**THE DATA**
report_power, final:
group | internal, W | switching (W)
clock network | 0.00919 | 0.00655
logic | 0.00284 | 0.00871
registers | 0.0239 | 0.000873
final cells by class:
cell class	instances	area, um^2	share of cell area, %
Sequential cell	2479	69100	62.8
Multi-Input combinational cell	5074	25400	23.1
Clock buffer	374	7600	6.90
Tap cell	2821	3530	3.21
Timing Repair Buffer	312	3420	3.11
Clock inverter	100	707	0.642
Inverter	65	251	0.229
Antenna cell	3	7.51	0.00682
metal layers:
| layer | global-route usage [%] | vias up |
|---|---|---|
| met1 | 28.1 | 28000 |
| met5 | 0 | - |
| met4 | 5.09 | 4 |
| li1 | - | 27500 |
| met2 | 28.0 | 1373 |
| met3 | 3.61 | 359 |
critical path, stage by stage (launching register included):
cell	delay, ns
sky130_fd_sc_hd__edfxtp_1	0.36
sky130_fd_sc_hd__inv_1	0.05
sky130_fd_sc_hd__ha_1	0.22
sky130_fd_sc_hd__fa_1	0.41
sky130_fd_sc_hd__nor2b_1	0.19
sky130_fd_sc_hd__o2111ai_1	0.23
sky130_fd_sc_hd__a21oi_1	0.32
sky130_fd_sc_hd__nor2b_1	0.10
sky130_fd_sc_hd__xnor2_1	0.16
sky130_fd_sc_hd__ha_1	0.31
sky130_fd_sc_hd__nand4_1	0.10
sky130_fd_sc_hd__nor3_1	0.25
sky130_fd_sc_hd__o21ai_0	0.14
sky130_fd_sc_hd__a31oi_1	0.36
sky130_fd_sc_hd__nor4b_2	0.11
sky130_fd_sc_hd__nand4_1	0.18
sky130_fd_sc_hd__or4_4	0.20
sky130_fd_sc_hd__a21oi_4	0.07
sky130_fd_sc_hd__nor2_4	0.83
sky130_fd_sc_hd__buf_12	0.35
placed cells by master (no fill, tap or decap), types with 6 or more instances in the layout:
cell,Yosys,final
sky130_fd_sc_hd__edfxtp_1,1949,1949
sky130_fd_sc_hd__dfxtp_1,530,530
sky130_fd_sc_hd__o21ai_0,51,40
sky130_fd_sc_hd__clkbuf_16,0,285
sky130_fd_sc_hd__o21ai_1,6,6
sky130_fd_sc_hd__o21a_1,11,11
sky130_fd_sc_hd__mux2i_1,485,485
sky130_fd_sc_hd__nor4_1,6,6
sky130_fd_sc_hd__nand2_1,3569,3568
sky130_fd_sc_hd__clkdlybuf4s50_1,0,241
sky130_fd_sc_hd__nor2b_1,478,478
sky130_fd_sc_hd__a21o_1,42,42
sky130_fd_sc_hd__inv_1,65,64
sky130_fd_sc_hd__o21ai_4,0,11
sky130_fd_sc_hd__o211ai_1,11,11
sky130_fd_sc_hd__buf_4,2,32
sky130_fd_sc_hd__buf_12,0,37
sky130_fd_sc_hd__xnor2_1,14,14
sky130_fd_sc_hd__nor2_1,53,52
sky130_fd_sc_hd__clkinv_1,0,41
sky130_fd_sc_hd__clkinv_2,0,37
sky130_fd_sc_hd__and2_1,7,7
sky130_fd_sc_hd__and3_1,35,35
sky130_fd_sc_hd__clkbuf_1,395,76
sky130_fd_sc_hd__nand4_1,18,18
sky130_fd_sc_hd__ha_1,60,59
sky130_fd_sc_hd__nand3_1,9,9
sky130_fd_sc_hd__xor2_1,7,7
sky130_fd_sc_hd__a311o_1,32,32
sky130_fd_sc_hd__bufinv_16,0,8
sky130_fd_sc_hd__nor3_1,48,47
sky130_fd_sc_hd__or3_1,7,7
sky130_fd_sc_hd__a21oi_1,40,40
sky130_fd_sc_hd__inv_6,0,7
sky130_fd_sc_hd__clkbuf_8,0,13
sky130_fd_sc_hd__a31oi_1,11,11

**PROBLEM**
Among the records, find every line holding the word "class" and copy it.

**EXERCISE RESULT**
final cells by class:
cell class	instances	area, um^2	share of cell area, %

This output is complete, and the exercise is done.